<file path="src/hw/sbc_regs_pkg.sv">
package sbc_regs_pkg;

  // ----------------------------------------------------------------
  // Serial frame layout
  // ----------------------------------------------------------------
  localparam int FRAME_BITS = 16;
  localparam logic [4:0] BIT_CNT_FULL = 5'h10;
  localparam logic [4:0] BIT_CNT_OVER = 5'h11;
  localparam logic [4:0] BIT_CNT_ADDR = 5'h07;

  // ----------------------------------------------------------------
  // Register addresses (7-bit)
  // ----------------------------------------------------------------
  localparam logic [6:0] ADDR_WAKE_TIMER = 7'h0c;
  localparam logic [6:0] ADDR_SCRATCH    = 7'h1e;
  localparam logic [6:0] ADDR_SUPPLY     = 7'h41;
  localparam logic [6:0] ADDR_THERMAL    = 7'h42;
  localparam logic [6:0] ADDR_DEVICE     = 7'h43;

  // ----------------------------------------------------------------
  // Field positions
  // ----------------------------------------------------------------
  localparam int SUP_POR        = 7;
  localparam int SUP_LIN_LOW    = 6;
  localparam int SUP_MAIN_HIGH  = 5;
  localparam int SUP_AUX_HOT    = 4;
  localparam int SUP_AUX_LOW    = 3;
  localparam int SUP_MAIN_SHORT = 2;
  localparam int SUP_MAIN_LOW   = 0;
  localparam int TH_STAGE_TWO   = 2;
  localparam int TH_STAGE_ONE   = 1;
  localparam int TH_PREWARN     = 0;

  // ----------------------------------------------------------------
  // Reset values and codes
  // ----------------------------------------------------------------
  localparam logic [7:0] SCRATCH_RST     = 8'h00;
  localparam logic [7:0] SUPPLY_POR_RST  = 8'h80;
  localparam logic [7:0] SUPPLY_SOFT_KEEP = 8'h80;
  localparam logic [7:0] SUPPLY_MASK     = 8'hfd;
  localparam logic [2:0] THERMAL_RST     = 3'h0;
  localparam logic [1:0] CAUSE_CLEARED   = 2'h0;
  localparam logic [1:0] CAUSE_FAILURE   = 2'h1;
  localparam logic [1:0] CAUSE_SLEEP     = 2'h2;
  localparam logic [1:0] WD_CNT_RST      = 2'h0;
  localparam logic [1:0] WD_CNT_MAX      = 2'h2;

  typedef enum logic [2:0] {
    WAKE_P_10MS     = 3'b000,
    WAKE_P_20MS     = 3'b001,
    WAKE_P_50MS     = 3'b010,
    WAKE_P_100MS    = 3'b011,
    WAKE_P_200MS    = 3'b100,
    WAKE_P_1S       = 3'b101,
    WAKE_P_2S       = 3'b110,
    WAKE_P_RESERVED = 3'b111
  } wake_period_t;

  typedef enum logic [2:0] {
    MODE_NORMAL   = 3'b000,
    MODE_STOP     = 3'b001,
    MODE_SLEEP    = 3'b010,
    MODE_RESTART  = 3'b011,
    MODE_FAILSAFE = 3'b100
  } mode_t;

endpackage

</file>
<file path="src/hw/sbc_status_register_bank.sv">
module sbc_status_register_bank (
  input  wire logic                       clk,
  input  wire logic                       rst_b,
  input  wire logic                       spi_clk,
  input  wire logic                       spi_cs_b,
  input  wire logic                       spi_mosi,
  output logic                            spi_miso,
  output logic                            spi_miso_oe,
  input  wire sbc_regs_pkg::mode_t        sbc_mode,
  input  wire logic                       soft_reset,
  input  wire logic                       restart_enter,
  input  wire logic                       wake_from_sleep,
  input  wire logic                       wake_from_failsafe,
  input  wire logic                       main_rail_on,
  input  wire logic                       aux_rail_on,
  input  wire logic                       lin_active,
  input  wire logic                       main_rail_low,
  input  wire logic                       main_rail_shorted,
  input  wire logic                       main_rail_high,
  input  wire logic                       aux_rail_low,
  input  wire logic                       aux_rail_hot,
  input  wire logic                       lin_supply_low,
  input  wire logic                       thermal_stage_two,
  input  wire logic                       thermal_stage_one,
  input  wire logic                       thermal_prewarn,
  input  wire logic                       reset_pin_stuck_high,
  input  wire logic                       failsafe_input_error,
  input  wire logic                       watchdog_fail,
  input  wire logic                       watchdog_good_trigger,
  input  wire logic                       fail_outputs_active,
  input  wire logic                       overvoltage_restart_enable,
  output sbc_regs_pkg::wake_period_t      wake_timer_period,
  output logic                            force_failsafe
);
  import sbc_regs_pkg::*;

  // ----------------------------------------------------------------
  // State
  // ----------------------------------------------------------------
  typedef struct packed {
    logic         sclk_s1;
    logic         sclk_s2;
    logic         sclk_q;
    logic         cs_s1;
    logic         cs_s2;
    logic         cs_q;
    logic         mosi_s1;
    logic         mosi_s2;
    logic [4:0]   bit_cnt;
    logic [15:0]  rx_sh;
    logic [7:0]   tx_sh;
    logic         miso;
    logic         miso_oe;
    wake_period_t period;
    logic [7:0]   scratch_value;
    logic [7:0]   supply;
    logic [2:0]   thermal;
    logic [1:0]   restart_cause;
    logic         pin_stuck;
    logic         fsi_error;
    logic [1:0]   watchdog_fail_count;
    logic         bad_command;
    logic         fail_outputs_on;
    logic         fail_pending;
    logic         thermal_stage_two_q;
    logic         force_fs;
  } state_t;

  localparam state_t ST_RESET = '{
    cs_s1:         1'b1,
    cs_s2:         1'b1,
    cs_q:          1'b1,
    period:        WAKE_P_10MS,
    scratch_value: SCRATCH_RST,
    supply:        SUPPLY_POR_RST,
    thermal:       THERMAL_RST,
    restart_cause: CAUSE_CLEARED,
    watchdog_fail_count: WD_CNT_RST,
    default:       '0
  };

  state_t st_r;
  state_t st_nxt;

  // ----------------------------------------------------------------
  // Decode helpers
  // ----------------------------------------------------------------
  function automatic logic is_mapped(input logic [6:0] a);
    is_mapped = (a == ADDR_WAKE_TIMER) || (a == ADDR_SCRATCH) ||
                (a == ADDR_SUPPLY) || (a == ADDR_THERMAL) ||
                (a == ADDR_DEVICE);
  endfunction

  function automatic logic [7:0] dev_byte(input state_t s);
    dev_byte = {s.restart_cause, s.pin_stuck, s.fsi_error,
                s.watchdog_fail_count, s.bad_command,
                s.fail_outputs_on};
  endfunction

  function automatic logic [7:0] rd_byte(input state_t s,
                                         input logic [6:0] a);
    case (a)
      ADDR_WAKE_TIMER: rd_byte = {5'h00, s.period};
      ADDR_SCRATCH:    rd_byte = s.scratch_value;
      ADDR_SUPPLY:     rd_byte = s.supply & SUPPLY_MASK;
      ADDR_THERMAL:    rd_byte = {5'h00, s.thermal};
      ADDR_DEVICE:     rd_byte = dev_byte(s);
      default:         rd_byte = 8'h00;
    endcase
  endfunction

  logic        sclk_rise;
  logic        sclk_fall;
  logic        cs_start;
  logic        cs_end;
  logic [15:0] rx_next;
  logic [6:0]  f_addr;
  logic        f_rw;
  logic [7:0]  f_data;
  logic        frame_ok;
  logic        fail_now;

  // Edges are taken on the second and third stages only, so the
  // first synchroniser stage feeds nothing but the second.
  assign sclk_rise = st_r.sclk_s2 & ~st_r.sclk_q & ~st_r.cs_s2;
  assign sclk_fall = ~st_r.sclk_s2 & st_r.sclk_q & ~st_r.cs_s2;
  assign cs_start  = ~st_r.cs_s2 & st_r.cs_q;
  assign cs_end    = st_r.cs_s2 & ~st_r.cs_q;
  assign rx_next   = {st_r.mosi_s2, st_r.rx_sh[15:1]};
  assign f_addr    = st_r.rx_sh[6:0];
  assign f_rw      = st_r.rx_sh[7];
  assign f_data    = st_r.rx_sh[15:8];
  assign frame_ok  = cs_end && (st_r.bit_cnt == BIT_CNT_FULL) &&
                     is_mapped(f_addr);
  assign fail_now  = watchdog_fail | thermal_stage_two | main_rail_low |
                     (main_rail_high & overvoltage_restart_enable);

  // ----------------------------------------------------------------
  // Next state
  // ----------------------------------------------------------------
  always_comb begin
    logic clr_sup;
    logic clr_th;
    logic clr_dev;
    logic [7:0] sup_set;
    clr_sup = 1'b0;
    clr_th  = 1'b0;
    clr_dev = 1'b0;
    sup_set = 8'h00;
    st_nxt  = st_r;
    st_nxt.sclk_s1 = spi_clk;
    st_nxt.sclk_s2 = st_r.sclk_s1;
    st_nxt.sclk_q  = st_r.sclk_s2;
    st_nxt.cs_s1   = spi_cs_b;
    st_nxt.cs_s2   = st_r.cs_s1;
    st_nxt.cs_q    = st_r.cs_s2;
    st_nxt.mosi_s1 = spi_mosi;
    st_nxt.mosi_s2 = st_r.mosi_s1;
    st_nxt.force_fs = 1'b0;

    // Serial engine, least significant bit first, mode 0.
    if (st_r.cs_s2) begin
      st_nxt.miso_oe = 1'b0;
    end
    if (cs_start) begin
      st_nxt.bit_cnt = 5'h00;
      st_nxt.tx_sh   = 8'h00;
      st_nxt.miso    = 1'b0;
      st_nxt.miso_oe = 1'b1;
    end
    if (sclk_rise) begin
      st_nxt.rx_sh = rx_next;
      if (st_r.bit_cnt != BIT_CNT_OVER) begin
        st_nxt.bit_cnt = st_r.bit_cnt + 5'h01;
      end
      // Contents are captured as the address completes, so a read
      // returns them in the same frame and never changes them.
      if (st_r.bit_cnt == BIT_CNT_ADDR) begin
        st_nxt.tx_sh = rd_byte(st_r, rx_next[14:8]);
      end
    end
    if (sclk_fall) begin
      st_nxt.miso  = st_r.tx_sh[0];
      st_nxt.tx_sh = {1'b0, st_r.tx_sh[7:1]};
    end

    // Command execution at the end of a frame.
    if (frame_ok && f_rw) begin
      case (f_addr)
        ADDR_WAKE_TIMER: begin
          st_nxt.period = wake_period_t'(f_data[2:0]);
        end
        ADDR_SCRATCH: begin
          if (sbc_mode == MODE_NORMAL || sbc_mode == MODE_STOP) begin
            st_nxt.scratch_value = f_data;
          end
        end
        ADDR_SUPPLY: begin
          clr_sup = 1'b1;
        end
        ADDR_THERMAL: begin
          clr_th = 1'b1;
        end
        ADDR_DEVICE: begin
          clr_dev = 1'b1;
        end
        default: begin
          clr_sup = 1'b0;
        end
      endcase
    end

    // Supply flags, gated by the state of each supply except the main rail high flag.
    sup_set[SUP_LIN_LOW]    = lin_supply_low & lin_active;
    sup_set[SUP_MAIN_HIGH]  = main_rail_high;
    sup_set[SUP_AUX_HOT]    = aux_rail_hot & aux_rail_on;
    sup_set[SUP_AUX_LOW]    = aux_rail_low & aux_rail_on;
    sup_set[SUP_MAIN_SHORT] = main_rail_shorted & main_rail_on;
    sup_set[SUP_MAIN_LOW]   = main_rail_low & main_rail_on;
    // A new event in the clearing cycle survives the clear.
    st_nxt.supply = ((clr_sup ? 8'h00 : st_r.supply) | sup_set)
                    & SUPPLY_MASK;
    st_nxt.thermal = (clr_th ? THERMAL_RST : st_r.thermal) |
                     {thermal_stage_two, thermal_stage_one,
                      thermal_prewarn};
    st_nxt.thermal_stage_two_q   = thermal_stage_two;
    st_nxt.force_fs = thermal_stage_two & ~st_r.thermal_stage_two_q;

    st_nxt.pin_stuck = (st_r.pin_stuck & ~clr_dev) |
                       reset_pin_stuck_high;
    st_nxt.fsi_error = (st_r.fsi_error & ~clr_dev) |
                       failsafe_input_error;
    st_nxt.fail_outputs_on = (st_r.fail_outputs_on & ~clr_dev) |
                             fail_outputs_active;
    st_nxt.bad_command = (st_r.bad_command & ~clr_dev) |
                         (cs_end && !frame_ok);

    // Restart cause.
    st_nxt.fail_pending = st_r.fail_pending | fail_now;
    if (clr_dev) begin
      st_nxt.restart_cause = CAUSE_CLEARED;
    end
    if (restart_enter) begin
      st_nxt.fail_pending = 1'b0;
      if (st_r.fail_pending || fail_now) begin
        st_nxt.restart_cause = CAUSE_FAILURE;
      end
    end
    if (wake_from_failsafe) begin
      st_nxt.restart_cause = CAUSE_FAILURE;
    end else if (wake_from_sleep && !restart_enter) begin
      st_nxt.restart_cause = CAUSE_SLEEP;
    end

    // Watchdog fail counter is not host clearable; a failure in the
    // same cycle as a good trigger is counted rather than lost.
    if (watchdog_fail) begin
      if (st_r.watchdog_fail_count != WD_CNT_MAX) begin
        st_nxt.watchdog_fail_count = st_r.watchdog_fail_count + 2'h1;
      end
    end else if (watchdog_good_trigger) begin
      st_nxt.watchdog_fail_count = WD_CNT_RST;
    end

    // Soft reset keeps the scratch byte and the power-on flag.
    if (soft_reset) begin
      st_nxt.period        = WAKE_P_10MS;
      st_nxt.supply        = st_r.supply & SUPPLY_SOFT_KEEP;
      st_nxt.thermal       = THERMAL_RST;
      st_nxt.restart_cause = CAUSE_CLEARED;
      st_nxt.pin_stuck     = 1'b0;
      st_nxt.fsi_error     = 1'b0;
      st_nxt.bad_command   = 1'b0;
      st_nxt.fail_outputs_on = 1'b0;
      st_nxt.watchdog_fail_count = WD_CNT_RST;
    end
  end

  always_ff @(posedge clk) begin
    if (!rst_b) begin
      st_r <= ST_RESET;
    end else begin
      st_r <= st_nxt;
    end
  end

  assign spi_miso          = st_r.miso;
  assign spi_miso_oe       = st_r.miso_oe;
  assign wake_timer_period = st_r.period;
  assign force_failsafe    = st_r.force_fs;
endmodule

</file>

==============================

**Exercise aim**
Retype, exactly and in full, the lines above from the one containing "(cs_end && !frame_ok);" through the one containing "if (wake_from_failsafe) begin".

**Task solution**
                         (cs_end && !frame_ok);

    // Restart cause.
    st_nxt.fail_pending = st_r.fail_pending | fail_now;
    if (clr_dev) begin
      st_nxt.restart_cause = CAUSE_CLEARED;
    end
    if (restart_enter) begin
      st_nxt.fail_pending = 1'b0;
      if (st_r.fail_pending || fail_now) begin
        st_nxt.restart_cause = CAUSE_FAILURE;
      end
    end
    if (wake_from_failsafe) begin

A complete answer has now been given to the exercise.